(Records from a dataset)
Segment Open

Context: an optimization exercise on an open-source flow, tuned for small area, a short achievable clock period and few clock cycles. The choices shown serve that exercise and are no tape-out recipe.
Function was checked by simulation only, so behaviour that the tests miss may differ from the original.
Power is estimated from default activity; no workload was simulated.

== run a ==
## dither_core
module dither_core (
    input             clk,
    input             rst,
    input             reg_we,
    input      [2:0]  reg_addr,
    input      [31:0] reg_wdata,
    output reg [31:0] reg_rdata,
    output     [31:0] src_addr,
    input      [7:0]  src_data,
    output     [31:0] dst_raddr,
    input      [7:0]  dst_rdata,
    output            dst_we,
    output     [31:0] dst_waddr,
    output     [7:0]  dst_wdata,
    output            rnd_take,
    input      [8:0]  rnd_data
);
clock: 40.0 ns
lec_check: 0
abc_area: 1
cap_margin: 20
core_margin: 2
core_utilization: 60
place_density: 0.75
slew_margin: 20
standard.sh (not shown) runs the stock make flow with config.mk's settings and CLKGATE_MAP_FILE= SYNTH_SCRIPT=/design/flow/synth_recipe.tcl, a recipe that flattens the netlist after the stock synthesis.
==> flow/flow/run.sh <==
#!/bin/bash
# The standard layout (standard.sh, unchanged synthesis and steps) with these
# ORFS settings changed:
#  - the port buffers are plain buf_2 cells instead of the flow's default delay
#    cells (every input and output port still gets its buffer);
#  - clock tree synthesis builds the tree from clkbuf_4/clkbuf_8 cells and
#    inserts no dummy loads;
#  - repair_timing keeps working on paths until their slack is 22.5 ns, so the
#    register-port and port-to-port paths get sized up.
set -euo pipefail
export BUFFER_PORTS_ARGS="-buffer_cell sky130_fd_sc_hd__buf_2"
export CTS_ARGS="-sink_clustering_enable -repair_clock_nets -buf_list {sky130_fd_sc_hd__clkbuf_4 sky130_fd_sc_hd__clkbuf_8} -dont_use_dummy_load"
export SETUP_SLACK_MARGIN=22.5
bash standard.sh > standard.log 2>&1
Testbench counts of run a, summed over its fixed seeds: cycles 93,702.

Segment Closed

**What the exercise asks:**
Once you find the line with "abc_area: 1" in the entries above, output it and each line after it up to and including the line with "set -euo pipefail", and nothing else.

**Answer to this task:**
abc_area: 1
cap_margin: 20
core_margin: 2
core_utilization: 60
place_density: 0.75
slew_margin: 20
standard.sh (not shown) runs the stock make flow with config.mk's settings and CLKGATE_MAP_FILE= SYNTH_SCRIPT=/design/flow/synth_recipe.tcl, a recipe that flattens the netlist after the stock synthesis.
==> flow/flow/run.sh <==
#!/bin/bash
# The standard layout (standard.sh, unchanged synthesis and steps) with these
# ORFS settings changed:
#  - the port buffers are plain buf_2 cells instead of the flow's default delay
#    cells (every input and output port still gets its buffer);
#  - clock tree synthesis builds the tree from clkbuf_4/clkbuf_8 cells and
#    inserts no dummy loads;
#  - repair_timing keeps working on paths until their slack is 22.5 ns, so the
#    register-port and port-to-port paths get sized up.
set -euo pipefail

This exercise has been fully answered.